Склянка с ихтиоловой мазью принадлежала ко временам ее детства. Когда Эстер болела ангиной, ей делали с этой мазью компресс, и она ненавидела ее отвратительный запах до тех пор, пока не узнала, что ихтиол добывают из перегнивших останков древних хвощей и папоротников. Мазь сразу приобрела в ее воображении необходимую загадочность, как и сами эти доисторические растения, которые были нарисованы в книжке «Что рассказывала мама».
В ней, в этой книжке, вообще было много всяческих чудес. Родители весь день, а часто и ночами пропадали на работе, Эстер оставалась дома одна и, разглядывая волшебную книжку от начала до конца, а потом от конца до начала, все время думала: почему же ее мама ничего не рассказывает ей ни про вот эти удивительные папоротники, ни про динозавров, ни про висячие сады Семирамиды? Неужели бесконечные разговоры про какие-то планы партии в области каких-то дел, названия которых маленькая Эстер не могла ни запомнить, ни даже выговорить, кажутся им с папой интереснее того таинственного исчезнувшего мира, который описан в книжке, и того живого мира вокруг, который манит не меньшими тайнами, чем нарисованный? Ну хоть про электрический ток рассказали бы – как это он бежит по тоненьким проводам и почему от этого загорается лампочка?..
Английская лампочка-гном неожиданно погасла.

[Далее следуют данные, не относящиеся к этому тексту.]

This is an optimization exercise on Yosys and OpenROAD, whose aim is small area and a short achievable clock period, not a production implementation. Function was checked by simulation only, so behaviour that the tests miss may differ from the original.

Design top_convolution, start of the top module:
module top_convolution#(parameter int IMG_SIZE = 5)(
    input clk,
    input rst,
    input [23:0] in,
    input [71:0] FILTER,
    output reg [(IMG_SIZE-2)*(IMG_SIZE-2)*9-1:0] OUT);
    logic [71:0] f;
    always_ff @(posedge clk) f <= FILTER;
    wire [8:0] tp00 = {f[7], f[7:0]};
    wire [8:0] tp01 = {f[15], f[15:8]};
    wire [8:0] tp02 = {f[23], f[23:16]};
    wire [8:0] tp10 = {f[31], f[31:24]};
    wire [8:0] tp11 = {f[39], f[39:32]};
    wire [8:0] tp12 = {f[47], f[47:40]};
    wire [8:0] tp20 = {f[55], f[55:48]};
    wire [8:0] tp21 = {f[63], f[63:56]};
    wire [8:0] tp22 = {f[71], f[71:64]};
    wire [7:0] cs_s, cs_c;
    for (genvar i = 0; i < 8; i++) begin : csa
        conv_fa u (.a(in[16+i]), .b(in[8+i]), .c(in[i]), .s(cs_s[i]), .co(cs_c[i]));
    end
    wire [7:0] pp953 = {cs_s[7] ^ cs_c[6], cs_s[6] ^ cs_c[5], cs_s[5] ^ cs_c[4], cs_s[4] ^ cs_c[3], cs_s[3] ^ cs_c[2], cs_s[2] ^ cs_c[1], cs_s[1] ^ cs_c[0], cs_s[0]};
    wire [7:0] gg954 = {cs_s[7] & cs_c[6], cs_s[6] & cs_c[5], cs_s[5] & cs_c[4], cs_s[4] & cs_c[3], cs_s[3] & cs_c[2], cs_s[2] & cs_c[1], cs_s[1] & cs_c[0], 1'b0};
    wire [8:1] cy955;
    conv_carry_ks u955 (.g(gg954), .p(pp953), .c(cy955));
    wire [8:0] sin = {(cs_c[7]) ^ cy955[8], pp953[7:1] ^ cy955[7:1], pp953[0]};
    logic [8:0] s;
    always_ff @(posedge clk) s <= sin;
    logic [8:0] r0a, r0b, r0c, d0a, d0b, r1a, r1b, r1c, d1a, d1b, r2a, r2b;
    always_ff @(posedge clk) begin
        r0a <= n0a;
        r0b <= n0b;
        r0c <= n0c;
        d0a <= r0c;
        d0b <= d0a;
        r1a <= n1a;
        r1b <= n1b;
        r1c <= n1c;
        d1a <= r1c;
        d1b <= d1a;
        r2a <= n2a;
        r2b <= n2b;
    end
    wire p1 = ~(s[0] & tp00[0]);
    wire p2 = ~(s[0] & tp00[1]);
    wire p3 = ~(s[0] & tp00[2]);
    wire p4 = ~(s[0] & tp00[3]);
  ...
Settings: LEC_CHECK=0, CAP_MARGIN=20, CORE_MARGIN=2, CORE_UTILIZATION=40, CTS_BUF_LIST=sky130_fd_sc_hd__clkbuf_16, CTS_CLUSTER_DIAMETER=60, CTS_CLUSTER_SIZE=30, SLEW_MARGIN=20, SYNTH_HIERARCHICAL=1, SYNTH_MINIMUM_KEEP_SIZE=0; clock period 17.0 ns.
standard.sh (not shown) runs the stock make flow with config.mk's settings and CLKGATE_MAP_FILE= SYNTH_SCRIPT=/design/flow/synth_recipe.tcl, a recipe that flattens the netlist after the stock synthesis.
==> flow/flow/run.sh <==
#!/bin/bash
# Layout flow: the standard ORFS flow (standard.sh, unchanged synthesis)
# with two settings changed: the port buffers are buf_1 cells instead of the
# default choice, and timing repair aims for 12.5 ns of setup slack.
set -euo pipefail
export BUFFER_PORTS_ARGS="-buffer_cell sky130_fd_sc_hd__buf_1"
export SETUP_SLACK_MARGIN=12.5
bash standard.sh > standard_make.log 2>&1
Rerun with:
==> flow/run.sh (new file) <==
#!/bin/bash
# synth_recipe.tcl (not shown) runs the flow's synth.tcl, then flattens the netlist and writes it again
# the make line also repeats each setting of config.mk as NAME=value (left out here)
make -C /OpenROAD-flow-scripts/flow DESIGN_CONFIG=/design/flow/config.mk WORK_HOME=/design/flow/orfs CLKGATE_MAP_FILE= SYNTH_SCRIPT=/design/flow/synth_recipe.tcl finish
removed: flow/flow/run.sh
removed: flow/standard.sh
After rerunning: The new run completed with no timing, DRC or antenna violations. Count of clock-buffer cells in the layout does not change. Synthesized cell count stays the same. Wire length decreases by about 1.7%. Design area is higher by about 4%. Global-route usage rises by 0.17 points.
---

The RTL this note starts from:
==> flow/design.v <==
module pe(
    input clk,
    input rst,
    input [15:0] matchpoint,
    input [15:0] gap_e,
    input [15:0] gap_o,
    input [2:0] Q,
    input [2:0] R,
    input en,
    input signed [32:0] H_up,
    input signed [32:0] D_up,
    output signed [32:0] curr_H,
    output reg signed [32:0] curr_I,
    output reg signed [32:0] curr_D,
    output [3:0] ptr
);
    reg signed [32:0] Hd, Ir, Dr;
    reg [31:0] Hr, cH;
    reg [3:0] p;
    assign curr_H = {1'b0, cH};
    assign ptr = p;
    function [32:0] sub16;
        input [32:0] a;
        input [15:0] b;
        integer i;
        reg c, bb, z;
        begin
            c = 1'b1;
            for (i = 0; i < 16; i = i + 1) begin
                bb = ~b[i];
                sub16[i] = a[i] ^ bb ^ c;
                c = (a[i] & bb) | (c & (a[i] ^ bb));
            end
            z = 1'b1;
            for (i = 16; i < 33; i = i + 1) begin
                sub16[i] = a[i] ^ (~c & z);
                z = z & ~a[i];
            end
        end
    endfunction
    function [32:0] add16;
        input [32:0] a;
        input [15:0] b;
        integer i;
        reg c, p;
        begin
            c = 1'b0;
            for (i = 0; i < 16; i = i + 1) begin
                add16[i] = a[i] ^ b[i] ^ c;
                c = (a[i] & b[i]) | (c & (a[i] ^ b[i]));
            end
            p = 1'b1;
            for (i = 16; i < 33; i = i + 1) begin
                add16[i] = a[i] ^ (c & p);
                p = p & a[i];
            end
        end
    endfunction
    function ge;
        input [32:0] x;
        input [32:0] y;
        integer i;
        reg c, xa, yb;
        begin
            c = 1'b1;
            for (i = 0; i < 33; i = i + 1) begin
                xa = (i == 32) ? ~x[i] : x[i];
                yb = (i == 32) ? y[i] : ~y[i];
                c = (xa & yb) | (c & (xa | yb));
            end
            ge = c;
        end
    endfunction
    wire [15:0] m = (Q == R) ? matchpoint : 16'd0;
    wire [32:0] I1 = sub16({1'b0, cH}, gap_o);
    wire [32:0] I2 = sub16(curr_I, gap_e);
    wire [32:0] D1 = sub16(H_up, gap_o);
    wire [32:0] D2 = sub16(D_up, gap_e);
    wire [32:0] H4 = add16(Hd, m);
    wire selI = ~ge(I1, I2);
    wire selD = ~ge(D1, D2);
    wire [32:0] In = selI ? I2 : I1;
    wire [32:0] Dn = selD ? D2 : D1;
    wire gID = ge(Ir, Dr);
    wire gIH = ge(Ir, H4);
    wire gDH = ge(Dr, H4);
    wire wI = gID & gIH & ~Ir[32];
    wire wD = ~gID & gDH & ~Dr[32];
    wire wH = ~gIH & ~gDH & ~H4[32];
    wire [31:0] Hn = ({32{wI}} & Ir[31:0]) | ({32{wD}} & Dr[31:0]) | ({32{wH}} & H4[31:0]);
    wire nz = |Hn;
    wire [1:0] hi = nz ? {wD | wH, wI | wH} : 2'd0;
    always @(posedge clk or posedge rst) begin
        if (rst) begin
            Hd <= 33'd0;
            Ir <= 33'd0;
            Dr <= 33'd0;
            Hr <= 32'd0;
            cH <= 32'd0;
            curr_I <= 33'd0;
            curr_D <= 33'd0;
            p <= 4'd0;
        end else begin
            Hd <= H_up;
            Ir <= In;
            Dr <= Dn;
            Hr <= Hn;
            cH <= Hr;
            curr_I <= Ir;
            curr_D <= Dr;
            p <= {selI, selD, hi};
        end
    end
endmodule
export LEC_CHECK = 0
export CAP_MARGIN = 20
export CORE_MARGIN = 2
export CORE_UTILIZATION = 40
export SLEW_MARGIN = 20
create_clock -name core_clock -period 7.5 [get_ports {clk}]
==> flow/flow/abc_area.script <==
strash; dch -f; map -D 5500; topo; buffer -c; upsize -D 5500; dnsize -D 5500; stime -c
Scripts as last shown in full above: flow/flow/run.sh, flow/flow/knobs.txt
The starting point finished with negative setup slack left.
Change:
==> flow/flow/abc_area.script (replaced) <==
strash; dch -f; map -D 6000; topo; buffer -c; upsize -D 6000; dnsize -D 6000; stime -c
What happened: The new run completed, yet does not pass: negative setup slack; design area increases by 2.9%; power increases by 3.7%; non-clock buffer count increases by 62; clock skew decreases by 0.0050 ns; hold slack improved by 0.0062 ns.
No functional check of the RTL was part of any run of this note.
Background: an optimization exercise with open tools, aiming at small area, a short achievable clock period and few clock cycles. Do not read the settings as production practice. In this exercise RTL edits were held to simulation tests only and were not proved equivalent to the original. Power is estimated from default activity; no workload was simulated.

==> flow/constraint.sdc <==
create_clock -name core_clock -period 8.0 [get_ports {clk}]
set_input_delay 1.6000 -clock core_clock [delete_from_list [all_inputs] [get_ports {clk}]]
set_output_delay 1.6000 -clock core_clock [all_outputs]
set_load 0.01 [all_outputs]
==> flow/design.v <==
module divider#( 
    parameter WIDTH=32
)(
    input clk,rstn,
    input [3:0] pipeline_divider_type,
    input [4:0] pipeline_divider_subtype,
    input pipeline_divider_stall1,
    input pipeline_divider_flush1,
    input pipeline_divider_stall2,
    input pipeline_divider_flush2,
    input [WIDTH-1:0] pipeline_divider_din1,
    input [WIDTH-1:0] pipeline_divider_din2,
    output divider_pipeline_stall,
    output [WIDTH-1:0] divider_pipeline_dout
);
    localparam Tdiv=2;
    localparam Wait=0,Aline=1,Div=2,Waitout=3,Datain=4;
    localparam DIVW=0,MODW=1,DIVWU=2,MODWU=3;
    wire exe;reg busy;wire [WIDTH-1:0] din1,din2;
    reg [WIDTH-1:0] din1_reg1,din2_reg1;
    reg [WIDTH-1:0] dout;wire [4:0] mode;reg [4:0]mode_reg,nmode;
    reg [2:0] ns,cs;reg [WIDTH:0]temp;
    reg [WIDTH-1:0] remainder,nremainder,quotient,nquotient,din2_reg,ndin2_reg;
    reg din1s,din2s;
    reg [5:0] counter,ncounter;wire [4:0] n1,n2;
    wire stall1,stall2;wire flush1,flush2;
    assign stall1=pipeline_divider_stall1,flush1=pipeline_divider_flush1;
    assign stall2=pipeline_divider_stall2,flush2=pipeline_divider_flush2;
    assign exe=(pipeline_divider_type==Tdiv) && !flush1 && !stall2;
    assign divider_pipeline_stall=busy,din1=pipeline_divider_din1;
    assign din2=pipeline_divider_din2,divider_pipeline_dout=dout;
    assign mode=pipeline_divider_subtype;
    aliner alin1(.din(remainder),.n(n1));
    aliner alin2(.din(din2_reg),.n(n2));
    always@(posedge(clk))
    begin
    if(!rstn||(flush2 && !stall2))
        begin
        cs<=Wait;
        mode_reg<=DIVW;
        remainder<=0;quotient<=0;
        din1s<=0;din2s<=0;
        din2_reg<=0;
        counter<=0; 
        dout<=0;
        din1_reg1<=0;
        end
    else
        begin
        cs<=ns;
        remainder<=nremainder;
        quotient<=nquotient;
        counter<=ncounter;
        mode_reg<=nmode;
        din2_reg<=ndin2_reg;
        din1_reg1<=din1;din2_reg1<=din2;         
        if(mode_reg==DIVW||mode_reg==DIVWU)
            dout<=quotient;
        else
            dout<=remainder;
        if(cs==Wait)
            begin
            din1s<=din1[WIDTH-1];din2s<=din2[WIDTH-1];
            end
        end
    end
    always@(*)
    begin
    nremainder=remainder;
    nquotient=quotient;
    ncounter=counter;
    nmode=mode_reg;
    ndin2_reg=din2_reg;
    temp=remainder-({1'b0, din2_reg}<<counter);
    ns=Wait;
    busy=1;
    case(cs)
        Wait:
            begin
            busy=0;
            if(exe)
                begin
                nmode=mode;
                ns=Datain;
                end
            else
                begin
                ns=Wait;
                end
            end
        Datain:
             begin
             if(|din2_reg1)
                    ns=Aline;
                else
                    ns=Waitout; 
             nquotient=0;nremainder=0;
             if((mode_reg==DIVW||mode_reg==MODW)&&din1_reg1[WIDTH-1])
                 nremainder=0-din1_reg1;
             else
                 nremainder=din1_reg1;
             if((mode_reg==DIVW||mode_reg==MODW)&&din2_reg1[WIDTH-1])
                 ndin2_reg=0-din2_reg1;
             else
                 ndin2_reg=din2_reg1;
             end
        Aline:
            begin
            ncounter={1'b0,n1}-{1'b0,n2};
            if(ncounter[5])
                begin
                ns=Waitout;
                if(din1s&&(mode_reg==DIVW||mode_reg==MODW))
                    nremainder=0-remainder;
                nquotient=0;
                end
            else
                ns=Div;
            end
        Div:
            begin
            if(counter[5])
                begin
                ns=Waitout;
                if(din1s&&(mode_reg==DIVW||mode_reg==MODW))
                    nremainder=0-remainder;
                if(din1s^din2s&&(mode_reg==DIVW||mode_reg==MODW))
                    nquotient=0-quotient;
                end
            else
                begin
                ns=Div;
                ncounter=counter-1;
                nquotient[WIDTH-1:1]=quotient[WIDTH-2:0];
                if(temp[WIDTH]==0)
                    begin
                    nquotient[0]=1;
                    nremainder=temp[WIDTH-1:0];
                    end
                else
                    begin
                    nquotient[0]=0;
                    nremainder=remainder;
                    end
                end
            end
        Waitout:
            begin
            ns=Wait;
            end
    endcase
    end
endmodule
From an optimization exercise on the open Yosys and OpenROAD flow, aimed at small area, a short achievable clock period and few clock cycles per item; shortcuts taken in it are not production practice. No run shown here included a check of the RTL's function; only the layout flow was run.

## flow/design.v (module list and top-level ports; edited modules follow where they fit)
// module MADD: 65 lines
// module MSUB: 65 lines
// module DIV32: 61 lines
// module ModMult: 828 lines
// module NTT_ROM: 66 lines
// module NTT_WROM: 65 lines
// module NTTN: 179 lines
module NTTN (input             clk, reset,
             input             load_w,
             input             load_data,
             input             start,
             input             start_intt,
             input      [13:0] din,
             output reg        done,
             output reg [13:0] dout);
  // ...
==> flow/run.sh <==
#!/bin/bash
# synth_recipe.tcl (not shown) runs the flow's synth.tcl, then flattens the netlist and writes it again
# the make line also repeats each setting of config.mk as NAME=value (left out here)
make -C /OpenROAD-flow-scripts/flow DESIGN_CONFIG=/design/flow/config.mk WORK_HOME=/design/flow/orfs CLKGATE_MAP_FILE= SYNTH_SCRIPT=/design/flow/synth_recipe.tcl finish
==> flow/config.mk <==
export PLATFORM = sky130hd
export DESIGN_NAME = NTTN
export DESIGN_NICKNAME = NTTN
export VERILOG_FILES = /design/flow/design.v
export SDC_FILE = /design/flow/constraint.sdc
export NUM_CORES = 4
export LEC_CHECK = 0
export CAP_MARGIN = 20
export CORE_MARGIN = 2
export CORE_UTILIZATION = 40
export SETUP_SLACK_MARGIN = 3.9
export SLEW_MARGIN = 20
==> flow/constraint.sdc <==
create_clock -name core_clock -period 7.5 [get_ports {clk}]
set_input_delay 1.5000 -clock core_clock [delete_from_list [all_inputs] [get_ports {clk}]]
set_output_delay 1.5000 -clock core_clock [all_outputs]
set_load 0.01 [all_outputs]
==> flow_summary.ini, run 1 <==
[worst_setup_path]
cp.arrival_ps = 4470
crit_type = register to register
crit_required_ps = 8020
worstSetupEndpoint = OPA[4]
r2r_slack_ps = 3550
path_buf_inv = 4

[yosys]
synth_top_family_by_area = adder cells
synth_top_area_share_pct = 22.8
synth_most_common_cell = dfxtp_1
ys_top_cells_by_count = dfxtp_1 (709), inv_1 (649), edfxtp_1 (518)
synthAdderAreaFrac_pct = 18.7

[min_path]
min_from = SD[1][6]

[routing]
met2WireLength_mm = 88.2
vias = 44938
drc = 0
wl_met1_mm = 82.3

[timing]
relSlewSlack_pct = 22.1
fin_crit_sh_pct = 52.7
worst_pin_slew_ps = 1170
drv_slew = 0
finalSetupTns_ps = 0

[finish]
fin_nets = 6608
fin_area_mm2 = 0.0792
fillers = 15029
layout-drive-gt1-share_pct = 20.4
antennaDiodeCount = 4
clock_buffers = 191

[grt]
track_usage_pct = 21.6
grt_pass1_vias = 45889
use_met2_pct = 34.5
top_usage_layer = met2
grt_util_met1_pct = 29.9

[run_status]
status = no timing/DRC/antenna violations

[die]
rows = 151
die_x_um = 417

[place]
io_buffers = 34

– Ничего, – услышала Эстер в темноте Ксенькин голос. – У тебя свечи остались?
– Кажется, – ответила она. – Посмотри где всегда.
И сразу не услышала даже, а почувствовала, что не Ксенька, а Игнат прошел через всю комнату и выдвинул ящик комода, в котором лежали стеариновые свечи. Конечно, он не хуже Ксеньки знал, где их искать: не счесть, сколько раз они втроем сумерничали здесь в тот год, что Игнат прожил у Иорданских…
Когда комната осветилась ласковым и тревожным свечным пламенем, Эстер увидела, что Игнат уже откупоривает вино. При взгляде на то, как темная бутылка лежит в его широкой ладони, руки у нее задрожали снова. Просто наваждение какое-то!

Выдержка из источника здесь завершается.